State officials are about to outlaw 75 mind-altering substances, some of which have already found their way into Vermont. It's the latest move in their never-ending game of cat and mouse with the manufacturers of synthetic drugs.
Four years ago, Gov. Peter Shumlin convened a press conference in Montpelier to announce the state's latest volley in the battle against substance abuse. Flanked by his commissioners of public health and public safety, Shumlin outlined a plan to make illegal a class of drugs known as "bath salts."
As it turns out, laws targeted at these substances have a pretty short shelf life.
"The people who design and create what people think of designer drugs are very creative chemists," says State Toxicologist Sarah Vose.
Vose helped select many of the 75 psychoactive compounds that will soon be added to the state's list of regulated drugs. It isn't the first time the state has had to update the list, and Vose says keeping pace with the industry that produces these substances is an ongoing struggle.
"And they can change molecules very easily to avoid being regulated," Vose says. "So the updates to this list are an attempt to keep ahead of that trend in designer-drug creation."
Synthetic drugs, often procured in large quantities from drug-making facilities in China, have fueled serious public health crises in cities across the country.

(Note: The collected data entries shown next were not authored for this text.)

==> config.mk <==
export PLATFORM = sky130hd
export DESIGN_NAME = adc_result_dma
export DESIGN_NICKNAME = d
export VERILOG_FILES = /design/src/logic/adc_dma_pkg.sv /design/src/logic/adc_event_unit.sv /design/src/logic/adc_result_dma.sv
export VERILOG_INCLUDE_DIRS = /design/src /design/src/logic
export SDC_FILE = /design/constraint.sdc
export NUM_CORES = 1
export LEC_CHECK = 0
export BUFFER_PORTS_ARGS = -buffer_cell sky130_fd_sc_hd__buf_4
export CELL_PAD_IN_SITES_DETAIL_PLACEMENT = 1
export CELL_PAD_IN_SITES_GLOBAL_PLACEMENT = 2
export CORE_MARGIN = 5
export CORE_UTILIZATION = 31
export DETAILED_ROUTE_END_ITERATION = 10
export PLACE_DENSITY_LB_ADDON = 0.08
export SYNTH_ARGS = -nofsm -noshare
export SYNTH_HDL_FRONTEND = slang
export SYNTH_HIERARCHICAL = 1
export SYNTH_SLANG_ARGS = --single-unit
==> constraint.sdc <==
create_clock -name aclk -period 5.1 [get_ports aclk]
set_input_delay 1.02 -clock aclk [delete_from_list [all_inputs] [get_ports aclk]]
set_output_delay 1.02 -clock aclk [all_outputs]
set_load 0.005 [all_outputs]
==> src/logic/adc_dma_params.svh <==
// constants for the adc result dma and its event logic
// assumes inclusion by bare name from the design modules and the testbench
`ifndef ADC_DMA_PARAMS_SVH
`define ADC_DMA_PARAMS_SVH

// register byte addresses
`define OFS_EVENT_FLAGS    16'hA810
`define OFS_EVENT_ENABLES  16'hA850
`define OFS_DMA_CONFIG     16'hD010
`define OFS_DMA_STATUS     16'hD014
`define OFS_BUFFER_START   16'hD018
`define OFS_BUFFER_LENGTH  16'hD01C
`define OFS_WRITE_POINTER  16'hD020
`define OFS_RESULT_COUNT   16'hD024
`define OFS_TOP_ENABLE     16'hD028

// reset values
`define RST_BUFFER_START   32'h2000_0000
`define RST_ZERO           32'h0000_0000

// field positions
`define BIT_EV_OVERFLOW    4
`define BIT_EV_SATURATE    3
`define BIT_EV_FULL        2
`define BIT_EV_HALF        1
`define BIT_CFG_RESET      4
`define BIT_CFG_WRAP       1
`define BIT_CFG_LOAD       0
`define BIT_ST_OVERRUN     1
`define BIT_ST_ACTIVE      0
`define ADDR_MSB           13
`define LEN_MSB            12

// axi response codes
`define RESP_OKAY          2'h0
`define RESP_SLVERR        2'h2

`endif

==> src/logic/adc_dma_pkg.sv <==
// types for the adc result dma
// assumes adc_dma_params.svh sits on the include path
package adc_dma_pkg;
    // one result from the conversion engine
    typedef struct packed {
        logic        valid;      // result ready this cycle
        logic        saturated;  // gain correction clipped
        logic [15:0] data;       // corrected result
    } result_type;

    // one ram write request
    typedef struct packed {
        logic        we;         // write strobe
        logic [13:0] addr;       // byte address
        logic [15:0] data;       // halfword data
    } ram_wr_type;

    // transfer state
    typedef enum logic [0:0] {
        XFER_IDLE,
        XFER_RUN
    } xfer_state_type;
endpackage

==> src/logic/adc_event_unit.sv <==
// sticky event flags, enables and the merged interrupt
// assumes single clock, events are one-cycle pulses from the dma
`timescale 1ns/1ps
`include "adc_dma_params.svh"
module adc_event_unit (
    input  wire logic       aclk,        // system clock
    input  wire logic       aresetn,     // sync reset, active low
    input  wire logic [4:0] event_set,   // event pulses at flag positions
    input  wire logic [4:0] clear_mask,  // write-one-to-clear strobe
    input  wire logic [4:0] enable_bits, // per-source enables
    input  wire logic       top_enable,  // top-level gate on the merged interrupt
    output logic      [4:0] flags,       // sticky pending flags
    output logic            irq          // merged interrupt level
);
    ////////////////////////////////////////////////////////////////////////////
    // flags: set wins over a clear in the same cycle, bit0 never stored
    always_ff @(posedge aclk)
    begin
        if (!aresetn)
            flags <= 5'h00;
        else
            flags <= ((flags & ~clear_mask) | event_set) & 5'h1E;
    end

    ////////////////////////////////////////////////////////////////////////////
    // registered interrupt so the top output is a flop
    always_ff @(posedge aclk)
    begin
        if (!aresetn)
            irq <= 1'b0;
        else
            irq <= top_enable && |(flags & enable_bits & 5'h1E);
    end

    AST_IRQ_NEEDS_ENABLE: assert property (@(posedge aclk) disable iff (!aresetn)
        irq |-> $past(top_enable) && |($past(flags) & $past(enable_bits)))
        else $error("interrupt without enabled pending flag");

    AST_W1C_CLEARS: assert property (@(posedge aclk) disable iff (!aresetn)
        (clear_mask[`BIT_EV_FULL] && !event_set[`BIT_EV_FULL])
        |=> !flags[`BIT_EV_FULL])
        else $error("full flag not cleared by write one");

    AST_SET_WINS: assert property (@(posedge aclk) disable iff (!aresetn)
        event_set[`BIT_EV_OVERFLOW] |=> flags[`BIT_EV_OVERFLOW])
        else $error("overflow event lost");

    AST_SAT_FLAG: assert property (@(posedge aclk) disable iff (!aresetn)
        event_set[`BIT_EV_SATURATE] |=> flags[`BIT_EV_SATURATE])
        else $error("saturation event lost");
endmodule // adc_event_unit

==> src/logic/adc_result_dma.sv <==
// adc result buffer dma with axi4-lite registers and event logic
// assumes results arrive as one-cycle pulses; ram write takes one cycle
`timescale 1ns/1ps
`include "adc_dma_params.svh"
module adc_result_dma (
    input  wire logic                    aclk,       // system clock
    input  wire logic                    aresetn,    // sync reset, active low
    // axi4-lite slave
    input  wire logic [15:0]             awaddr,     // write address
    input  wire logic                    awvalid,    // write address valid
    output logic                         awready,    // write address ready
    input  wire logic [31:0]             wdata,      // write data
    input  wire logic [3:0]              wstrb,      // byte enables
    input  wire logic                    wvalid,     // write data valid
    output logic                         wready,     // write data ready
    output logic [1:0]                   bresp,      // write response
    output logic                         bvalid,     // write response valid
    input  wire logic                    bready,     // write response ready
    input  wire logic [15:0]             araddr,     // read address
    input  wire logic                    arvalid,    // read address valid
    output logic                         arready,    // read address ready
    output logic [31:0]                  rdata,      // read data
    output logic [1:0]                   rresp,      // read response
    output logic                         rvalid,     // read data valid
    input  wire logic                    rready,     // read data ready
    // conversion engine and ram
    input  wire adc_dma_pkg::result_type result_in,  // result stream
    output adc_dma_pkg::ram_wr_type      ram_wr_ff,  // ram write port
    output logic                         irq_ff      // merged interrupt
);
    ////////////////////////////////////////////////////////////////////////////
    // registers
    logic [13:0] start_ff;       // buffer start, bit0 zero
    logic [12:0] length_ff;      // length in entries
    logic [13:1] cur_ff;         // next halfword address
    logic [12:0] count_ff;       // stored results
    logic        wrap_ff;        // wrap mode select
    logic        overrun_ff;     // transfer overrun status
    logic [4:0]  enables_ff;     // event enables
    logic        top_en_ff;      // top-level gate on the merged interrupt
    adc_dma_pkg::xfer_state_type state_ff; // transfer state
    logic [4:0]  flags;          // sticky flags from event unit
    logic        irq;            // merged interrupt from event unit

    // write channel latches
    logic        aw_hold_ff;     // address taken
    logic        w_hold_ff;      // data taken
    logic [15:0] waddr_ff;       // latched address
    logic [31:0] wdata_ff;       // latched data
    logic [3:0]  wstrb_ff;       // latched strobes

    // decoded strobes
    logic        wr_go;          // both halves present
    logic [4:0]  nxt_clear;      // flag clear mask
    logic [4:0]  nxt_events;     // event pulses
    logic        cfg_load;       // load strobe
    logic        cfg_reset;      // dma reset strobe
    logic        store;          // result accepted

    function automatic logic hit(input logic [15:0] a, input logic [15:0] ofs);
        hit = (a[15:2] == ofs[15:2]);
    endfunction

    assign wr_go     = aw_hold_ff && w_hold_ff && !bvalid;
    assign cfg_load  = wr_go && hit(waddr_ff, `OFS_DMA_CONFIG) && wstrb_ff[0]
                       && wdata_ff[`BIT_CFG_LOAD];
    assign cfg_reset = wr_go && hit(waddr_ff, `OFS_DMA_CONFIG) && wstrb_ff[0]
                       && wdata_ff[`BIT_CFG_RESET];
    assign nxt_clear = (wr_go && hit(waddr_ff, `OFS_EVENT_FLAGS) && wstrb_ff[0])
                       ? wdata_ff[4:0] : 5'h00;
    assign store     = result_in.valid && state_ff == adc_dma_pkg::XFER_RUN;

    ////////////////////////////////////////////////////////////////////////////
    // axi write channel: address and data taken in either order
    // ready flops mirror an empty slot, so every bus output is a register
    always_ff @(posedge aclk)
    begin
        if (!aresetn)
        begin
            aw_hold_ff <= 1'b0;
            w_hold_ff  <= 1'b0;
            waddr_ff   <= 16'h0000;
            wdata_ff   <= 32'h0000_0000;
            wstrb_ff   <= 4'h0;
            awready    <= 1'b1;
            wready     <= 1'b1;
            bvalid     <= 1'b0;
            bresp      <= `RESP_OKAY;
        end
        else
        begin
            if (awvalid && awready)
            begin
                aw_hold_ff <= 1'b1;
                awready    <= 1'b0;
                waddr_ff   <= awaddr;
            end
            if (wvalid && wready)
            begin
                w_hold_ff <= 1'b1;
                wready    <= 1'b0;
                wdata_ff  <= wdata;
                wstrb_ff  <= wstrb;
            end
            if (wr_go)
            begin
                // commit and answer
                aw_hold_ff <= 1'b0;
                w_hold_ff  <= 1'b0;
                awready    <= 1'b1;
                wready     <= 1'b1;
                bvalid     <= 1'b1;
                bresp      <= (hit(waddr_ff, `OFS_EVENT_FLAGS) || hit(waddr_ff, `OFS_EVENT_ENABLES)
                    || hit(waddr_ff, `OFS_DMA_CONFIG) || hit(waddr_ff, `OFS_BUFFER_START)
                    || hit(waddr_ff, `OFS_BUFFER_LENGTH) || hit(waddr_ff, `OFS_TOP_ENABLE)
                    || hit(waddr_ff, `OFS_DMA_STATUS) || hit(waddr_ff, `OFS_WRITE_POINTER)
                    || hit(waddr_ff, `OFS_RESULT_COUNT)) ? `RESP_OKAY : `RESP_SLVERR;
            end
            else if (bvalid && bready)
                bvalid <= 1'b0;
        end
    end

    ////////////////////////////////////////////////////////////////////////////
    // software-written configuration
    always_ff @(posedge aclk)
    begin
        if (!aresetn)
        begin
            start_ff   <= 14'(`RST_BUFFER_START);
            length_ff  <= 13'h0000;
            wrap_ff    <= 1'b0;
            enables_ff <= 5'h00;
            top_en_ff  <= 1'b0;
        end
        else if (wr_go && wstrb_ff[0])
        begin
            if (hit(waddr_ff, `OFS_BUFFER_START))
                start_ff <= {wdata_ff[13:1], 1'b0};
            if (hit(waddr_ff, `OFS_BUFFER_LENGTH))
                length_ff <= wdata_ff[12:0];
            if (hit(waddr_ff, `OFS_DMA_CONFIG))
                wrap_ff <= wdata_ff[`BIT_CFG_WRAP];
            if (hit(waddr_ff, `OFS_EVENT_ENABLES))
                enables_ff <= wdata_ff[4:0] & 5'h1E;
            if (hit(waddr_ff, `OFS_TOP_ENABLE))
                top_en_ff <= wdata_ff[0];
        end
    end

    ////////////////////////////////////////////////////////////////////////////
    // transfer engine: pointer, counter, mode
    always_ff @(posedge aclk)
    begin
        if (!aresetn)
        begin
            state_ff   <= adc_dma_pkg::XFER_IDLE;
            cur_ff     <= 13'h0000;
            count_ff   <= 13'h0000;
            overrun_ff <= 1'b0;
            ram_wr_ff  <= '0;
        end
        else
        begin
            ram_wr_ff.we <= 1'b0;
            if (cfg_reset)
            begin
                state_ff   <= adc_dma_pkg::XFER_IDLE;
                overrun_ff <= 1'b0;
            end
            else if (cfg_load)
            begin
                state_ff <= adc_dma_pkg::XFER_RUN;
                cur_ff   <= start_ff[13:1];
                count_ff <= 13'h0000;
            end
            else
            begin
                if (result_in.valid && state_ff != adc_dma_pkg::XFER_RUN)
                    overrun_ff <= 1'b1;
                case (state_ff)
                    adc_dma_pkg::XFER_IDLE: ;
                    adc_dma_pkg::XFER_RUN:
                        if (store)
                        begin
                            ram_wr_ff.we   <= 1'b1;
                            ram_wr_ff.addr <= {cur_ff, 1'b0};
                            ram_wr_ff.data <= result_in.data;
                            count_ff       <= count_ff + 13'h0001;
                            if (count_ff + 13'h0001 >= length_ff)
                            begin
                                if (wrap_ff)
                                begin
                                    cur_ff   <= start_ff[13:1];
                                    count_ff <= 13'h0000;
                                end
                                else
                                    state_ff <= adc_dma_pkg::XFER_IDLE;
                            end
                            else
                                cur_ff <= cur_ff + 13'h0001;
                        end
                    default: state_ff <= adc_dma_pkg::XFER_IDLE;
                endcase
            end
        end
    end

    // event pulses; half and full compare the count after this store
    always_comb
    begin
        nxt_events = 5'h00;
        nxt_events[`BIT_EV_OVERFLOW] = result_in.valid && !store;
        nxt_events[`BIT_EV_SATURATE] = result_in.valid && result_in.saturated;
        nxt_events[`BIT_EV_FULL] = store && (count_ff + 13'h0001 == length_ff);
        nxt_events[`BIT_EV_HALF] = store
            && (count_ff + 13'h0001 == {1'b0, length_ff[12:1]});
    end

    ////////////////////////////////////////////////////////////////////////////
    // event flags and interrupt merge
    adc_event_unit u_events (
        .aclk        (aclk),
        .aresetn     (aresetn),
        .event_set   (nxt_events),
        .clear_mask  (nxt_clear),
        .enable_bits (enables_ff),
        .top_enable  (top_en_ff),
        .flags       (flags),
        .irq         (irq)
    );

    always_ff @(posedge aclk)
    begin
        if (!aresetn)
            irq_ff <= 1'b0;
        else
            irq_ff <= irq;
    end

    ////////////////////////////////////////////////////////////////////////////
    // axi read channel, one cycle after the address
    always_ff @(posedge aclk)
    begin
        if (!aresetn)
        begin
            rvalid  <= 1'b0;
            arready <= 1'b1;
            rdata  <= 32'h0000_0000;
            rresp  <= `RESP_OKAY;
        end
        else if (arvalid && arready)
        begin
            rvalid  <= 1'b1;
            arready <= 1'b0;
            rresp  <= `RESP_OKAY;
            if (hit(araddr, `OFS_EVENT_FLAGS))
                rdata <= {27'h0, flags};
            else if (hit(araddr, `OFS_EVENT_ENABLES))
                rdata <= {27'h0, enables_ff};
            else if (hit(araddr, `OFS_DMA_CONFIG))
                rdata <= {30'h0, wrap_ff, 1'b0};
            else if (hit(araddr, `OFS_DMA_STATUS))
                rdata <= {30'h0, overrun_ff, state_ff == adc_dma_pkg::XFER_RUN};
            else if (hit(araddr, `OFS_BUFFER_START))
                rdata <= {18'h0, start_ff};
            else if (hit(araddr, `OFS_BUFFER_LENGTH))
                rdata <= {19'h0, length_ff};
            else if (hit(araddr, `OFS_WRITE_POINTER))
                rdata <= {18'h0, cur_ff, 1'b0};
            else if (hit(araddr, `OFS_RESULT_COUNT))
                rdata <= {19'h0, count_ff};
            else if (hit(araddr, `OFS_TOP_ENABLE))
                rdata <= {31'h0, top_en_ff};
            else
            begin
                rdata <= 32'h0000_0000;
                rresp <= `RESP_SLVERR;
            end
        end
        else if (rvalid && rready)
        begin
            rvalid  <= 1'b0;
            arready <= 1'b1;
        end
    end

    ////////////////////////////////////////////////////////////////////////////
    // checks
    AST_LINEAR_STOPS: assert property (@(posedge aclk) disable iff (!aresetn)
        (store && !wrap_ff && count_ff + 13'h0001 >= length_ff && !cfg_load && !cfg_reset)
        |=> state_ff == adc_dma_pkg::XFER_IDLE)
        else $error("linear transfer did not stop when full");

    AST_ADVANCE: assert property (@(posedge aclk) disable iff (!aresetn)
        (store && count_ff + 13'h0001 < length_ff && !cfg_load && !cfg_reset)
        |=> cur_ff == $past(cur_ff) + 13'h0001 && count_ff == $past(count_ff) + 13'h0001)
        else $error("pointer or count did not advance");

    AST_START_EVEN: assert property (@(posedge aclk) disable iff (!aresetn)
        !start_ff[0])
        else $error("buffer start odd");

    AST_FULL_EVENT: assert property (@(posedge aclk) disable iff (!aresetn)
        (store && count_ff + 13'h0001 == length_ff) |=> flags[`BIT_EV_FULL])
        else $error("full flag not raised");

    AST_HALF_EVENT: assert property (@(posedge aclk) disable iff (!aresetn)
        (store && count_ff + 13'h0001 == {1'b0, length_ff[12:1]})
        |=> flags[`BIT_EV_HALF])
        else $error("half flag not raised");

    AST_OVF_IDLE: assert property (@(posedge aclk) disable iff (!aresetn)
        (result_in.valid && state_ff == adc_dma_pkg::XFER_IDLE)
        |=> flags[`BIT_EV_OVERFLOW])
        else $error("overflow not flagged when idle");
endmodule // adc_result_dma

==> run_results.csv, run 1 <==
group,metric,value,unit
status,outcome,"complete, no violations",
clock_network,clock_latency,0.43,ns
clock_network,cts.clk_slew.worst_paths,0.07,ns
clock_network,h-tree-depth,4,
sta,fin_crit_sh,77.31,%
power,p_int,1.983,mW
placed_design,place_area,0.008351,mm²
flow_run,max_cap_violations,0,
worst_setup_path,endpoint,"cur_ff[6]",
power,p_per_area,296.4,mW/mm²
worst_setup_path,worstSetupStartpointType,"register",
clock_network,cts.sinks,148,
worst_setup_path,r2r_start,"count_ff[0]",
power,ir_drop,0.1758,mV
cells_and_area,area_growth,22.73,%
sta,slew_headroom,36.56,%
placed_design,dp_hpwl,17.72,mm
cells_and_area,final.fill_count,2827,
logic_synthesis,synth.avg_cell_area,8.206,µm²
clock_network,numCtsBuffers,17,
floorplanning,placementRows,56,
detailed_routing,vias,6560,
floorplanning,ioPinCount,166,
hold_path,hold_path.class,"reg -> reg",
clock_network,cts_tree,"built",
worst_setup_path,crit_path_end_kind,"register",
sta,clock_skew,0.01089,ns
logic_synthesis,yosys_warnings,6,
clock_network,ctsResizeCount,0,
global_routing,met2_usage,28.28,%
cells_and_area,final_util,38.33,%
global_routing,grt_pass1_wl,38.34,mm
detailed_routing,wl_per_cell,18.45,µm
floorplanning,die_area,0.02667,mm²
sta,hold_viol,0,
global_routing,met3_usage,4.315,%
sta,min_period,3.943,ns
sta,worst_pin_slew,0.9464,ns
detailed_routing,drc,0,
clock_network,post-cts-setup-buffers,0,
logic_synthesis,netlist_instances,888,
cells_and_area,drive_gt1_share,19.88,%
power,switching_share,25.18,%
worst_setup_path,critical_path.startpoint,"count_ff[0]",
clock_network,cts_hold_buf,0,
worst_setup_path,path_max_fanout,24,
sta,rsz0062_at_grt,"no",
sta,setup_viol,0,
power,combPwrFrac,5.7,%
detailed_routing,first_iter_violations,354,
sta,fmax,253.6,MHz
cells_and_area,final_nets,1091,
global_routing,grtUsageTotal,18.37,%
worst_setup_path,reg2reg_depth,13,
worst_setup_path,rrSetupSlack,1.16,ns
global_routing,grt-ovfl-total,0,
placed_design,gp_congestion,0.8535,
floorplanning,die_width,163.3,µm
cells_and_area,diodes,0,
sta,setup_tns,0,ns
global_routing,grt_max_degree,83,
logic_synthesis,syn-cell-area,0.007287,mm²
global_routing,grt_pass1_vias,6730,
global_routing,gr-usage-met1,26.01,%
worst_setup_path,cp.required,5.42,ns
clock_network,clockRootBuffer,"clkbuf_16",
detailed_routing,viasPerCell,4.989,
power,power.leakage,3.429,nW
worst_setup_path,reg2reg_to,"cur_ff[6]",
power,p_clk_share,48.9,%
global_routing,grt_antenna_before_repair,1,
global_routing,top_usage_layer,"met2",
sta,slew_viol_final,0,
placed_design,portBuffers,119,
clock_network,clk_path_buf_depth,2,
worst_setup_path,cp_data_arrival_time,4.26,ns
floorplanning,initial_core_util,31.23,%
floorplanning,dieHeight,163.3,µm
worst_setup_path,criticalPathCategory,"reg -> reg",
power,p_seq_share,45.3,%
cells_and_area,final_area,0.008944,mm²
detailed_routing,wl,24.26,mm
detailed_routing,dr.pass1.iters,5,
power,p_sw,0.6676,mW
detailed_routing,ant_nets,0,
floorplanning,core,0.02333,mm²
[area by class of cell]
class / count / area [µm²] / share of cell area, %
Tap cell: 319 / 399.1 / 4.463
Inverter: 21 / 80.08 / 0.8954
Clock buffer: 17 / 425.4 / 4.757
Sequential cell: 148 / 2963 / 33.13
Multi-Input combinational cell: 666 / 3940 / 44.05
Clock inverter: 15 / 167.7 / 1.875
Timing Repair Buffer: 129 / 968.4 / 10.83
[sequential cells by signal, summed over array words and instances (netlist names), 4 cells and up]
name and cells:
wdata_ff 14, enables_ff 4, count_ff 13, ram_wr_ff 30
start_ff 13, rdata 14, length_ff 13, u_events/flags 4
waddr_ff 14, cur_ff 13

The potency and effect from batch to batch can vary greatly, and users can suffer a range of ill effects, such as paranoia, elevated blood pressure, hallucinations and in some cases death.

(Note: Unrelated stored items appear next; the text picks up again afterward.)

[config.mk]
export PLATFORM = sky130hd
export DESIGN_NAME = frs_top
export DESIGN_NICKNAME = d
export VERILOG_FILES = /design/src/hw/frs_pkg.sv /design/src/hw/frs_timer_if.sv /design/src/hw/frs_hiccup_timer.sv /design/src/hw/frs_top.sv
export VERILOG_INCLUDE_DIRS = /design/src /design/src/hw
export SDC_FILE = /design/constraint.sdc
export NUM_CORES = 1
export LEC_CHECK = 0
export ABC_AREA = 1
export BUFFER_PORTS_ARGS = -buffer_cell sky130_fd_sc_hd__buf_2
export CAP_MARGIN = 15
export CORE_MARGIN = 5
export CORE_UTILIZATION = 60
export CTS_BUF_LIST = sky130_fd_sc_hd__clkbuf_4 sky130_fd_sc_hd__clkbuf_8 sky130_fd_sc_hd__clkbuf_16
export CTS_CLUSTER_DIAMETER = 200
export DETAILED_ROUTE_END_ITERATION = 10
export PLACE_DENSITY = 0.8
export SLEW_MARGIN = 20
export SYNTH_ARGS = -nofsm -noshare
export SYNTH_HDL_FRONTEND = slang
export SYNTH_HIERARCHICAL = 1
export SYNTH_SLANG_ARGS = --single-unit
[constraint.sdc]
create_clock -name ref_clk_in -period 4.3 [get_ports ref_clk_in]
set_input_delay 0.43 -clock ref_clk_in [delete_from_list [all_inputs] [get_ports ref_clk_in]]
set_output_delay 0.43 -clock ref_clk_in [all_outputs]
set_load 0.005 [all_outputs]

John Merrigan, commander of the Vermont State Police Drug Task Force, says designer drugs aren't his primary concern.
"The people who design and create what people think of designer drugs are very creative chemists." - Sarah Vose, State Toxicologist
"Heroin still is the biggest by far — the opiate issue here is the biggest," Merrigan says. "But (the synthetic drug issue) is still significant."
Three years ago, Vermont consumers could purchase bath salts and other designer drugs legally in retail gas stations and head shops, where they were sold in small pouches with brand names like Blue Silk, Cloud Nine and Ivory Wave.
The trade in these substances has since moved almost entirely to the black market, where Merrigan says the products can go for as much as $100 a gram.
"What we've had a lot of is what's going by the street name of just 'bath salts,' but it could be any number of chemical compounds that people order straight from China," Merrigan says.
The new list of regulated compounds includes all manner of drugs, including stimulants, depressants and hallucinogens. Among the soon-to-be-illegal compounds is acetyl-fentanyl, a derivative of a powerful opiate blamed for several deaths in Vermont.